Monday, July 19, 2010

Financial Lessons for the 8 yr. old

As you may know, I have fairly young children. I also am quite determined that my parenting duties include raising kids with financial awareness. It distresses me every day that my in-laws, (who were financially successful) obviously never imparted their financial savvy onto their children. I pray that I can do a better job of raising kids who can go out into the world and not come running back to mom & dad even into their 50's to bail them out of the latest financial mess. My mother-in-law must have known this; otherwise why would she have named me (a daughter-in-law) as executor of her will and trustee of the remaining assets.

Even though my children are only 8 and 4, I am trying. We do chore charts every week, and they are paid weekly based on what they have accomplished during the week. (Don't work = don't get paid!). We have complaints, we have whining, we have moaning....but they are always motivated when they get that cash every Sunday.
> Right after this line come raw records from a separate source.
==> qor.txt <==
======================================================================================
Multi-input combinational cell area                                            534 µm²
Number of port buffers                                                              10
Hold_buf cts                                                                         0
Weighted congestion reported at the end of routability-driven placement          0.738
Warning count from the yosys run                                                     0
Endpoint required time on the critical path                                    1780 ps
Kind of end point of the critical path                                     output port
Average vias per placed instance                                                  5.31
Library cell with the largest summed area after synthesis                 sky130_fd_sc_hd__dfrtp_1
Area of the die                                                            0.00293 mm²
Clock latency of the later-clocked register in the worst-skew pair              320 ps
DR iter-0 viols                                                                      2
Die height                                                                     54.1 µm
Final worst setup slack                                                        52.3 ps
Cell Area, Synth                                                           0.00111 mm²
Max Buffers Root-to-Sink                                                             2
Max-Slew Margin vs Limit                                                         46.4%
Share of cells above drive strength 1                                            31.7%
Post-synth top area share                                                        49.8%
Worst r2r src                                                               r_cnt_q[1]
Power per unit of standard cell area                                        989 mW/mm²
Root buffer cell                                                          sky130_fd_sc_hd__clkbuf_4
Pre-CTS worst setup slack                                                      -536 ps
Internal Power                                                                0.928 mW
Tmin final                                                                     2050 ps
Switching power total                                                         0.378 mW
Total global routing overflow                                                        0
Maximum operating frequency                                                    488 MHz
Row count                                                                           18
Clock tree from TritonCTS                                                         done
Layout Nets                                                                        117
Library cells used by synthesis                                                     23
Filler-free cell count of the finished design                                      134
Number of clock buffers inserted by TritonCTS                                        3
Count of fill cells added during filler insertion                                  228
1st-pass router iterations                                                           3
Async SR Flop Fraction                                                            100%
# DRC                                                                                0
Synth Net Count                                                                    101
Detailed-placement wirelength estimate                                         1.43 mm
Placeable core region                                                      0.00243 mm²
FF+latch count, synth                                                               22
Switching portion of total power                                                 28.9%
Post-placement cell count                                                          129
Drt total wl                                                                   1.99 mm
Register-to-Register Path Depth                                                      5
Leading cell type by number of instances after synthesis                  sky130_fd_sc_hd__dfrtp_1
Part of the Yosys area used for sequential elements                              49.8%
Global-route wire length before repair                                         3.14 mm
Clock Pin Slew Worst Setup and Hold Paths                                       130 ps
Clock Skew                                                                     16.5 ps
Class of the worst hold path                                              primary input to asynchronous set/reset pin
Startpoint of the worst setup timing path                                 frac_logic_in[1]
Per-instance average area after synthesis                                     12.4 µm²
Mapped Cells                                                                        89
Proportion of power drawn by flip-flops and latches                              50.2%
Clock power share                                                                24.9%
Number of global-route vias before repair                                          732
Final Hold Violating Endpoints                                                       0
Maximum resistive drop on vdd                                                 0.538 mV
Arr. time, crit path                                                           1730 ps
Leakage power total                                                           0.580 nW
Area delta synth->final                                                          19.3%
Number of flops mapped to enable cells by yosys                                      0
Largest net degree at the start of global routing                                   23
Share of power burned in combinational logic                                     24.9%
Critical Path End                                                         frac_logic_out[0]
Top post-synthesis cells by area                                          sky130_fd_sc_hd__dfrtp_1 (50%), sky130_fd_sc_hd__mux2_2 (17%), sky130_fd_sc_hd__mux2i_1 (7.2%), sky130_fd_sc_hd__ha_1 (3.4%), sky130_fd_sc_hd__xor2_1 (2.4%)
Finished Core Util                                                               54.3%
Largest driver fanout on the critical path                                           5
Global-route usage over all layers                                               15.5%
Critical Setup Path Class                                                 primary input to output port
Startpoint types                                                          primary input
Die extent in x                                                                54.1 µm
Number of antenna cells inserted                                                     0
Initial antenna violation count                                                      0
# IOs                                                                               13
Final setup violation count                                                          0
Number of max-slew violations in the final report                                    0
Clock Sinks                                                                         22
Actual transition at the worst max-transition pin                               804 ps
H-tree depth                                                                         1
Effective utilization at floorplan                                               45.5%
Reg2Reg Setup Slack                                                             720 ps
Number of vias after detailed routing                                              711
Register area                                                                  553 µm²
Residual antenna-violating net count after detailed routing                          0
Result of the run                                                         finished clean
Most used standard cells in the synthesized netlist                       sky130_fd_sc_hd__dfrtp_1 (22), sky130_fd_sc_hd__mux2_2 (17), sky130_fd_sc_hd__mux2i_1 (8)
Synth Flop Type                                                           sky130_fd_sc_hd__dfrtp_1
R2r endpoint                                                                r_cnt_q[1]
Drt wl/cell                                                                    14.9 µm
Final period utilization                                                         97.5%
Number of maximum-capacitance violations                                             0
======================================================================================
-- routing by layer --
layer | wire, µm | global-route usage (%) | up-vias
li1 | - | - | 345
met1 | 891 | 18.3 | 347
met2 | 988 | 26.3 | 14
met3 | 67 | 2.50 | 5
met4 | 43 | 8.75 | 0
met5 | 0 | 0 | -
`src/rtl/mem_burst_reader.sv`:
```
// rtl/mem_burst_reader.sv - reads a burst of consecutive words from a 1-cycle-latency memory onto a valid/ready stream.
// Optional READ_CHECKSUM_EN adds a running XOR checksum of delivered words.
module mem_burst_reader #(
  parameter int DATA_W = 8,
  parameter int ADDR_W = 4
) (
  input  logic              clk,
  input  logic              res,
  input  logic              start,
  input  logic [ADDR_W-1:0] base_addr,
  input  logic [ADDR_W:0]   count,
  output logic              mem_rd_en,
  output logic [ADDR_W-1:0] mem_addr,
  input  logic [DATA_W-1:0] mem_rdata,
  output logic [DATA_W-1:0] out_data,
  output logic              out_valid,
  input  logic              out_ready,
  output logic              out_last,
  output logic              busy,
  output logic              done
`ifdef READ_CHECKSUM_EN
  ,
  output logic [DATA_W-1:0] checksum
`endif
);

  typedef enum logic [2:0] {
    S_IDLE,
    S_ISSUE,
    S_WAIT,
    S_HOLD,
    S_DONE
  } state_t;

  localparam logic [ADDR_W:0]   REM_ONE  = {{ADDR_W{1'b0}}, 1'b1};
  localparam logic [ADDR_W-1:0] ADDR_ONE = {{(ADDR_W-1){1'b0}}, 1'b1};

  state_t              r_state;
  state_t              w_next;
  logic [ADDR_W-1:0]   r_addr;
  logic [ADDR_W:0]     r_rem;
  logic [DATA_W-1:0]   r_out_data;
  logic                r_out_valid;
  logic                r_out_last;
  logic                w_handshake;
  logic                w_last_word;

  assign w_handshake = r_out_valid & out_ready;
  assign w_last_word = (r_rem == REM_ONE);

  always_comb begin
    w_next = r_state;
    case (r_state)
      S_IDLE: begin
        if (start) begin
          w_next = (count == '0) ? S_DONE : S_ISSUE;
        end
      end
      S_ISSUE: w_next = S_WAIT;
      S_WAIT:  w_next = S_HOLD;
      S_HOLD: begin
        if (w_handshake) begin
          w_next = w_last_word ? S_DONE : S_ISSUE;
        end
      end
      S_DONE:  w_next = S_IDLE;
      default: w_next = S_IDLE;
    endcase
  end

  always_ff @(posedge clk) begin
    if (res) begin
      r_state     <= S_IDLE;
      r_addr      <= '0;
      r_rem       <= '0;
      r_out_data  <= '0;
      r_out_valid <= 1'b0;
      r_out_last  <= 1'b0;
    end else begin
      r_state <= w_next;
      case (r_state)
        S_IDLE: begin
          if (start && (count != '0)) begin
            r_addr <= base_addr;
            r_rem  <= count;
          end
        end
        S_WAIT: begin
          r_out_data  <= mem_rdata;
          r_out_valid <= 1'b1;
          r_out_last  <= w_last_word;
        end
        S_HOLD: begin
          if (w_handshake) begin
            r_out_valid <= 1'b0;
            r_out_last  <= 1'b0;
            r_rem       <= r_rem - REM_ONE;
            if (!w_last_word) begin
              r_addr <= r_addr + ADDR_ONE;
            end
          end
        end
        default: ;
      endcase
    end
  end

`ifdef READ_CHECKSUM_EN
  logic [DATA_W-1:0] r_checksum;

  // Cleared by any start taken in IDLE, including a zero-length burst.
  always_ff @(posedge clk) begin
    if (res) begin
      r_checksum <= '0;
    end else if ((r_state == S_IDLE) && start) begin
      r_checksum <= '0;
    end else if ((r_state == S_HOLD) && w_handshake) begin
      r_checksum <= r_checksum ^ r_out_data;
    end
  end

  assign checksum = r_checksum;
`endif

  assign mem_rd_en = (r_state == S_ISSUE);
  assign mem_addr  = r_addr;
  assign out_data  = r_out_data;
  assign out_valid = r_out_valid;
  assign out_last  = r_out_last;
  assign busy      = (r_state != S_IDLE);
  assign done      = (r_state == S_DONE);

endmodule
```
--- src/rtl/sliding_ones_counter_if.sv ---
// Bus bundle for sliding_ones_counter: sample stream and flush in, registered count/fill/alarm out.
// Handshake: a bit is accepted on every rising edge where data_valid=1; there is no ready, the counter always accepts.
interface sliding_ones_counter_if #(
    parameter int WINDOW = 10
) ();
    localparam int CW = $clog2(WINDOW + 1);

    logic          data_valid;
    logic          data_in;
    logic          clear;
    logic [CW-1:0] ones_count;
    logic [CW-1:0] fill_level;
    logic          window_full;
    logic          alarm;
    logic          alarm_state;

    modport master (
        output data_valid, data_in, clear,
        input  ones_count, fill_level, window_full, alarm, alarm_state
    );

    modport slave (
        input  data_valid, data_in, clear,
        output ones_count, fill_level, window_full, alarm, alarm_state
    );
endinterface

--- src/rtl/sliding_ones_counter.sv ---
// Counts '1' bits among the last WINDOW accepted samples, with fill tracking and flush.
// Define SLIDING_ONES_ALARM_EN to build the IDLE/ALARM hysteresis density flag.
module sliding_ones_counter #(
    parameter int WINDOW    = 10,
    parameter int THRESH_HI = 7,
    parameter int THRESH_LO = 3
) (
    input logic                  clk,
    input logic                  reset,
    sliding_ones_counter_if.slave bus
);
    localparam int CW = $clog2(WINDOW + 1);

    if (WINDOW < 1 || WINDOW > 1024 || THRESH_LO >= THRESH_HI || THRESH_HI > WINDOW) begin : g_bad_params
        $error("sliding_ones_counter: illegal WINDOW/THRESH_HI/THRESH_LO combination");
    end

    logic [WINDOW-1:0] window_q;
    logic [WINDOW-1:0] window_next;
    logic [CW-1:0]     count_q;
    logic [CW-1:0]     count_next;
    logic [CW-1:0]     fill_q;
    logic              full_q;
    logic              oldest;
    logic              flush;

    if (WINDOW == 1) begin : g_w1
        assign window_next = bus.data_in;
    end else begin : g_wn
        assign window_next = {window_q[WINDOW-2:0], bus.data_in};
    end

    // Until the window has filled, the bit at the top of the register is stale reset padding.
    assign oldest     = full_q & window_q[WINDOW-1];
    assign count_next = count_q + CW'(bus.data_in) - CW'(oldest);
    assign flush      = reset | bus.clear;

    always_ff @(posedge clk) begin
        if (flush) begin
            window_q <= '0;
            count_q  <= '0;
            fill_q   <= '0;
            full_q   <= 1'b0;
        end else if (bus.data_valid) begin
            window_q <= window_next;
            count_q  <= count_next;
            if (!full_q) begin
                fill_q <= fill_q + CW'(1);
            end
            full_q <= full_q | (fill_q == CW'(WINDOW - 1));
        end
    end

    assign bus.ones_count  = count_q;
    assign bus.fill_level  = fill_q;
    assign bus.window_full = full_q;

`ifdef SLIDING_ONES_ALARM_EN
    typedef enum logic {
        S_IDLE  = 1'b0,
        S_ALARM = 1'b1
    } alarm_state_t;

    alarm_state_t state_q;
    alarm_state_t state_d;

    always_ff @(posedge clk) begin
        if (flush) begin
            state_q <= S_IDLE;
        end else begin
            state_q <= state_d;
        end
    end

    // Thresholds are judged against the count that will be registered on this edge.
    always_comb begin
        state_d = state_q;
        if (bus.data_valid) begin
            case (state_q)
                S_IDLE:  if (count_next >= CW'(THRESH_HI)) state_d = S_ALARM;
                S_ALARM: if (count_next <= CW'(THRESH_LO)) state_d = S_IDLE;
                default: state_d = S_IDLE;
            endcase
        end
    end

    assign bus.alarm       = (state_q == S_ALARM);
    assign bus.alarm_state = state_q;
`else
    assign bus.alarm       = 1'b0;
    assign bus.alarm_state = 1'b0;
`endif

endmodule
--- src/flat_wrapper.sv ---
// flat-port wrapper written by rule: the top's interface ports become plain ports
module sliding_ones_counter_flat 
#(
    parameter int WINDOW    = 10,
    parameter int THRESH_HI = 7,
    parameter int THRESH_LO = 3
)
  (clk, reset, bus_data_valid, bus_data_in, bus_clear, bus_ones_count, bus_fill_level, bus_window_full, bus_alarm, bus_alarm_state);
  sliding_ones_counter_if #(.WINDOW(WINDOW)) bus_i ();
  input logic clk;
  input logic reset;
  input wire logic [$bits(bus_i.data_valid)-1:0] bus_data_valid;
  input wire logic [$bits(bus_i.data_in)-1:0] bus_data_in;
  input wire logic [$bits(bus_i.clear)-1:0] bus_clear;
  output wire logic [$bits(bus_i.ones_count)-1:0] bus_ones_count;
  output wire logic [$bits(bus_i.fill_level)-1:0] bus_fill_level;
  output wire logic [$bits(bus_i.window_full)-1:0] bus_window_full;
  output wire logic [$bits(bus_i.alarm)-1:0] bus_alarm;
  output wire logic [$bits(bus_i.alarm_state)-1:0] bus_alarm_state;
  assign bus_i.data_valid = bus_data_valid;
  assign bus_i.data_in = bus_data_in;
  assign bus_i.clear = bus_clear;
  assign bus_ones_count = bus_i.ones_count;
  assign bus_fill_level = bus_i.fill_level;
  assign bus_window_full = bus_i.window_full;
  assign bus_alarm = bus_i.alarm;
  assign bus_alarm_state = bus_i.alarm_state;
  sliding_ones_counter #(.WINDOW(WINDOW), .THRESH_HI(THRESH_HI), .THRESH_LO(THRESH_LO)) u_core (.clk(clk), .reset(reset), .bus(bus_i));
endmodule
--- config.mk ---
export PLATFORM = sky130hd
export DESIGN_NAME = sliding_ones_counter_flat
export DESIGN_NICKNAME = d
export VERILOG_FILES = /design/src/rtl/sliding_ones_counter_if.sv /design/src/rtl/sliding_ones_counter.sv /design/src/flat_wrapper.sv
export SDC_FILE = /design/constraint.sdc
export NUM_CORES = 1
export LEC_CHECK = 0
export ABC_AREA = 1
export CORE_AREA = 3 3 47 49
export DETAILED_ROUTE_END_ITERATION = 8
export DIE_AREA = 0 0 50 52
export PLACE_DENSITY_LB_ADDON = 0.2
export SYNTH_ARGS = -nofsm -noshare
export SYNTH_HDL_FRONTEND = slang
export SYNTH_SLANG_ARGS = --single-unit
--- constraint.sdc ---
create_clock -name clk -period 2.5 [get_ports clk]
set_clock_uncertainty 0.1 [all_clocks]
set_input_delay 0.625 -clock clk [delete_from_list [all_inputs] [get_ports clk]]
set_output_delay 0.625 -clock clk [all_outputs]
set_load 0.01 [all_outputs]
==> results.yml, run 1 <==
outcome:
  outcome: "finished, final reports clean"
yosys:
  synthArstFlopShare_pct: 0
  syn_area_per_cell_sq_um: 7.55
  syn_area_sq_um: 898
  synth-edff-count: 0
  yosysUniqueCellTypes: 21
  synthFlopType: "dfxtp_1"
  yosysWarnings: 0
  ys_seq_area_share_pct: 42.3
  synth-seq-cells: 19
  synth_cells: 119
route:
  drt_wl_total_mm: 1.54
  via_per_inst: 4.67
  vias: 742
  drcViolationCount: 0
  drt_iter0_drc: 9
  ant_nets: 0
  dr.pass1.iters: 4
  wl_per_cell_um: 9.67
cts:
  clk_latency_ps: 290
  holdBufCountCts: 0
  numCtsBuffers: 3
  cts_sinks: 19
  ctsRootBufferMaster: "clkbuf_4"
  h-tree-depth: 1
  cts.clk_slew.worst_paths_ps: 110
  cts_tree: "yes"
  cts_buffer_depth: 2
  post_cts_buffers: 0
  cts_resized: 0
floorplan:
  coreArea_sq_um: 1900
  io_pins: 16
  die_h_um: 52
  dieArea_sq_um: 2600
  start_util_pct: 47.2
  dieWidth_um: 50
  num_rows: 16
sta:
  setup_viol: 0
  slew_viol_final: 0
  hold_viol: 0
  post-route-period-util_pct: 81.4
  finalCriticalPeriod_ps: 2030
  setup_slack_ps: 466
  whs_ps: 366
  fin_tns_setup_ps: 0
  rsz0062_at_grt: "no"
  timing.fmax_mhz: 492
setup_path:
  path_buf_inv: 1
  max_stage_delay_ps: 570
  crit_chain: "clkdlybuf4s50_1"
  critPathTopFamily: "buffers and inverters"
  crit_path_end_kind: "output pin"
  startpoint_type: "register"
  crit_type: "reg -> out"
  cpMaxStageDelayCell: "clkdlybuf4s50_1"
  crit_arrival_ps: 1310
  crit_fanout: 4
  worstPathRequired_ps: 1770
placed_design:
  dp_slack_ps: 271
  numPortBuffers: 13
  gp_congestion: 0.785
  dpl_cell_area_sq_um: 1030
  hpwlAfterDp_mm: 1.12
final_layout:
  finalNetCount: 145
  n_antenna_cell: 0
  area_delta_synth_final_pct: 18.0
  design_area_sq_um: 1060
  final_cell_mix: "nand2_1, dfxtp_1, a21oi_1"
  final_common_cell: "nand2_1"
  num-fill-cells: 191
  drive_gt1_share_pct: 8.33
min_path:
  min_path_type: "reg -> reg"
grt:
  grt_util_all_layers_pct: 13.7
  grt_overflow_total: 0
  grt_max_degree: 19
  grt_pass1_wl_mm: 2.68
  antenna_found_initial: 0
  grt_pass1_vias: 641
power_and_ir_drop:
  p_sw_w: 0.000131
  comb_power_share_pct: 11.1
  p_seq_share_pct: 59.6
  p_total_w: 0.000524
  p_int_w: 0.000393
  power_density_nw_per_um2: 494
  vdd_ir_drop_max_v: 0.000272
  power_frac_clock_pct: 29.3
  netSwitchingFraction_pct: 25.0
  p_leak_nw: 0.417
job:
  maxCapViolCount: 0
==> cell usage after synthesis, types with 2 or more instances <==
master   count  area share (%)
nand2_1     35              15
buf_2        3             1.7
buf_4        2             1.7
dfxtp_1     19              42
nor2_1       5             2.1
a21oi_1     17             9.5
inv_2        2            0.84
nand3_1      3             1.7
ha_1         6             8.4
inv_1       13             5.4
o21ai_0      4             2.2
==> stage by stage <==
step,utilization (%),instances
5_1_grt,55.7,159
3_3_place_gp,54.3,155
6_report,55.7,159
2_1_floorplan,-,120
3_5_place_dp,54.3,155
4_1_cts,55.7,159
==> worst paths after layout <==
kind | startpoint | slack, ps | depth (start not counted) | endpoint
max | u_core.bus.window_full | 470 | 1 | bus_window_full
min | u_core.window_q[7] | 370 | 2 | u_core.window_q[8]
max reg2reg | u_core.bus.window_full | 600 | 9 | u_core.bus.ones_count[2]
min reg2reg | u_core.window_q[7] | 370 | 2 | u_core.window_q[8]
==> state kept, by name, summed over array words and instances (netlist names) <==
name / cells
u_core.bus.fill_level: 4
u_core.bus.ones_count: 4
u_core.window_q: 10
u_core.bus.window_full: 1
==> power groups by stage <==
stage	clock network (W)	registers, W	logic (W)
after CTS	0.000162	0.000312	0.0000591
final	0.000153	0.000312	0.0000584
after floorplan	0	0.000320	0.0000387
after global placement	0	0.000319	0.0000578
after detailed placement	0	0.000319	0.0000588
after global routing	0.000175	0.000313	0.0000660
==> cell type report <==
| cell class | count | area, sq um | share of cell area, % |
|---|---|---|---|
| inverter | 15 | 56.3 | 5.31 |
| timing repair buffer | 14 | 138 | 13.0 |
| clock inverter | 1 | 5.00 | 0.472 |
| tap | 27 | 33.8 | 3.19 |
| sequential | 19 | 380 | 35.9 |
| multi-input combinational | 80 | 424 | 40.0 |
| clock buffer | 3 | 22.5 | 2.13 |
==> cells by family after synthesis <==
family	count (synthesis)	share of synthesized area, %
buffers and inverters	21	10.9
adders and majority gates	7	10.6
other	1	0.417
DFF	19	42.3
and+or+nand+nor	49	23.1
AOI/OAI and AO/OA	21	11.7
xor gates and xnor gates	1	0.975
==> routing by layer <==
metal	GRT usage [%]	wire [um]	up-vias
li1	-	-	392
met4	8.29	18	0
met2	20.4	663	17
met3	3.72	65	4
met5	0	0	-
met1	17.5	789	329
Note: power is estimated with default switching activity, not from simulation.
==> inputs of run 2 (changes only) <==
==> constraint.sdc (replaced) <==
create_clock -name clk -period 2 [get_ports clk]
set_clock_uncertainty 0.1 [all_clocks]
set_input_delay 0.5 -clock clk [delete_from_list [all_inputs] [get_ports clk]]
set_output_delay 0.5 -clock clk [all_outputs]
set_load 0.01 [all_outputs]
==> run 2 against run 1 <==
Effect of this change:
- first-iteration DRC count rose by 22%
- sequential share of layout area fell by 0.75 points
- final area is 2.1% higher
- clock-buffer cell count is the same
- wire length rose by 7.0%
- non-clock buffer count increased by 3
- utilization increased by 1.2 points
- clock power grew 29%
- sequential cell count unchanged
- die area unchanged
- critical path type unchanged
- largest power group unchanged
==> results.yml, run 2 (same netlist as run 1, synthesis figures left out) <==
placed_design:
  numPortBuffers: 13
  dp.cells: 158
  hpwlAfterDp_mm: 1.21
  dp_slack_ps: -104
  gp_congestion: 0.759
final_layout:
  final_common_cell: "nand2_1"
  finalNetCount: 148
  n_antenna_cell: 0
  final_cell_mix: "nand2_1, dfxtp_1, a21oi_1"
  largest_register_ffs: 10
  finalNonFillerCells: 162
  top_register: "u_core.window_q"
  num-fill-cells: 196
  area_delta_synth_final_pct: 20.5
  drive_gt1_share_pct: 10.4
  ff_latch_area_sq_um: 380
  multi_input_area_sq_um: 424
cts:
  numCtsBuffers: 3
  cts.clk_slew.worst_paths_ps: 110
  h-tree-depth: 1
  post_cts_buffers: 0
  cts_buffer_depth: 2
  clk_latency_ps: 300
  cts_tree: "yes"
  cts_resized: 0
  ctsRootBufferMaster: "clkbuf_4"
  holdBufCountCts: 0
  cts_sinks: 19
setup_path:
  critPathTopFamily: "buffers and inverters"
  crit_type: "reg -> out"
  startpoint_type: "register"
  crit_chain: "buf_4 -> clkdlybuf4s50_1"
  reg2reg_slack_ps: 190
  path_buf_inv: 2
  crit_path_end_kind: "output pin"
  r2r-end: "u_core.bus.ones_count[2]"
  rr_startpoint: "u_core.bus.window_full"
  cpMaxStageDelayCell: "clkdlybuf4s50_1"
  crit_fanout: 3
  worstPathRequired_ps: 1400
  worstRegToRegCells: 9
  crit_arrival_ps: 1310
  max_stage_delay_ps: 530
sta:
  post-route-period-util_pct: 95.4
  timing.fmax_mhz: 524
  finalCriticalPeriod_ps: 1910
  slew_viol_final: 0
  hold_viol: 0
  setup_viol: 0
  rsz0062_at_grt: "no"
  setup_slack_ps: 92.3
route:
  wl_per_cell_um: 10.1
  via_per_inst: 4.73
  dr.pass1.iters: 4
  drt_wl_total_mm: 1.64
  drt_iter0_drc: 11
  drcViolationCount: 0
  vias: 766
  ant_nets: 0
grt:
  grt_overflow_total: 0
  grt_max_degree: 13
  grt_pass1_wl_mm: 3.02
  grt_pass1_vias: 737
  grt_util_all_layers_pct: 15.4
  antenna_found_initial: 0
power_and_ir_drop:
  vdd_ir_drop_max_v: 0.000378
  p_leak_nw: 0.432
  power_density_nw_per_um2: 614
floorplan:
  coreArea_sq_um: 1900
  dieArea_sq_um: 2600
  dieWidth_um: 50
  io_pins: 16
  die_h_um: 52
  start_util_pct: 47.2
  num_rows: 16
outcome:
  outcome: "finished, final reports clean"
min_path:
  min_from: "u_core.window_q[4]"
  holdPathStages: 2
  min_path_type: "reg -> reg"
  holdPathEnd: "u_core.window_q[4]"
job:
  maxCapViolCount: 0
[run 2: power breakdown]
group,internal [W],switching [W]
sequential,0.000384,0.00000566
clock,0.0000745,0.000123
combinational,0.0000346,0.0000420
total,0.000494,0.000171
[run 2: cell type report]
type	count	share of cell area, %
repair buffers	17	14.8
inverters	15	5.20
flip-flops and latches	19	35.1
clock inverters	1	0.462
multi-input cells	80	39.2
clock buffers	3	2.08
well taps	27	3.12
[run 2: how the worst max path moves through the flow]
stage                                   from                       end  slack (ps)  cells past startpoint
floorplan             u_core.bus.window_full  u_core.bus.ones_count[2]         160                      9
global placement                 bus_data_in  u_core.bus.ones_count[2]         -80                      6
detailed placement               bus_data_in  u_core.bus.ones_count[2]        -100                      6
CTS                 u_core.bus.fill_level[0]         bus_fill_level[0]          70                      1
global route          u_core.bus.window_full           bus_window_full          30                      2
finish                u_core.bus.window_full           bus_window_full          90                      2
[run 2: worst reg2reg max path, stage by stage, from the launching register on]
cell and delay, ps:
dfxtp_1 330, nand2_1 60, inv_1 40, ha_1 260, inv_1 40, ha_1 190, fa_1 380, xor2_1 150
o21ai_0 130, inv_1 50
[run 2: metal layers]
layer  vias up  wire [um]  track usage [%]  share of wire (%)
met1       353        801             18.9                 49
li1        398          -                -                  -
met5         -          0                0                  0
met4         0          8             8.29               0.49
met3         2         68             2.87                4.1
met2        13        766             25.2                 47
[run 2: per-stage QoR]
| step | area [sq um] | utilization [%] | hold slack (ps) | power (W) | TNS, ps |
|---|---|---|---|---|---|
| 6_report | 1080 | 56.9 | 369 | 0.000664 | 0 |
| 5_1_grt | 1080 | 56.9 | 389 | 0.000695 | 0 |
| 4_1_cts | 1080 | 56.9 | 372 | 0.000674 | 0 |
| 3_5_place_dp | 1050 | 55.5 | 356 | 0.000475 | -135 |
| 3_3_place_gp | 1050 | 55.5 | 347 | 0.000473 | -88.0 |
| 2_1_floorplan | 902 | - | 334 | 0.000449 | 0 |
At the risk of running into flaming here, I do have what could be considered an extravagant ongoing expense for my 8 yr. old daughter. She loves to dance, and this week is tryouts for what will be her third year on a competitive dance company with the studio. No is expensive. There are more intense (and therefore more expensive studios) in the area, so comparatively it is a good option. But it is, nonetheless, a sacrifice I make.
(not my daughter)

After realizing that I could hire a twice-a-month housekeeper for what I pay to the studio (and the dancewear store), we had negotiations. She has agreed to be my right-hand cleaning helper each week in return for "being on team". It is a good indication how much passion she has for dancing since she kind of has a lazy streak....which is another thing I need to work on as her parent. It also helps me....and will ensure that I also don't raise a kid who doesn't have any idea how to clean a toilet or start the washing machine. We're 2 weeks out from the negotiations, and so far, so good.

On Saturday, we had another "lesson." I had purchased an accessory at the dancewear store that she decided she did not want. When I was leaving to run errands and return it, she asked if I would buy a pair of jazz shoes instead. The jazz shoes cost approximately $20 more than the item I was returning, and I just happened to know that she had $20 left from the vacation money she had raided her piggy bank for. At first, she balked about kicking in the $20 from her own money. I told her to think about it....the store is only a mile from home and we could always stop in and buy them if she wanted. About 30 minutes before the store closed, she asked to go buy them. She even said, "I can make back that $20 in about 3 weeks."

I am so glad she took her time making the financial decision, weighed the costs, and came to the realization of just how much work (3 weeks worth) it will take to replace this money. Could some of my lectures have sunk in? Based on what happened Saturday, I believe the lessons are working!


  1. No flaming here! We do this kind of negotiations all the time, on a daily basis. It even gets down to the micro-level - if we are stopping by a fast food and I have agreed to buy everyone a $1 item, one son may say that he'd like to upgrade his to a meal. He offers to pay the difference for that upgrade - and he does!

    It's to the point that they apologize if I "have to" buy them some things (have I overdone it? Nah...) and I reassure them with humor that I consider it my job to buy them sheets, shoes, school supplies, etc. and I do not want them to pay for certain things. I'm really lucky that they are boys (this may be part of my luck) and don't ask for lots of things (except the 18 year old who is starting to want a lot of things but knows he has to pay for those things and doesn't even want to ask anyone else to pay for them - hmmm... my lessons may have paid off with this evidence of ethics development in him)

    But when they want some fancy auxiliary school supply that is not required or necessary, they pay for it themselves.

  2. that is awesome - we too have paid chores... and dd is pretty good about spending her own money when she wants something.... super important thing to teach our children for sure!!!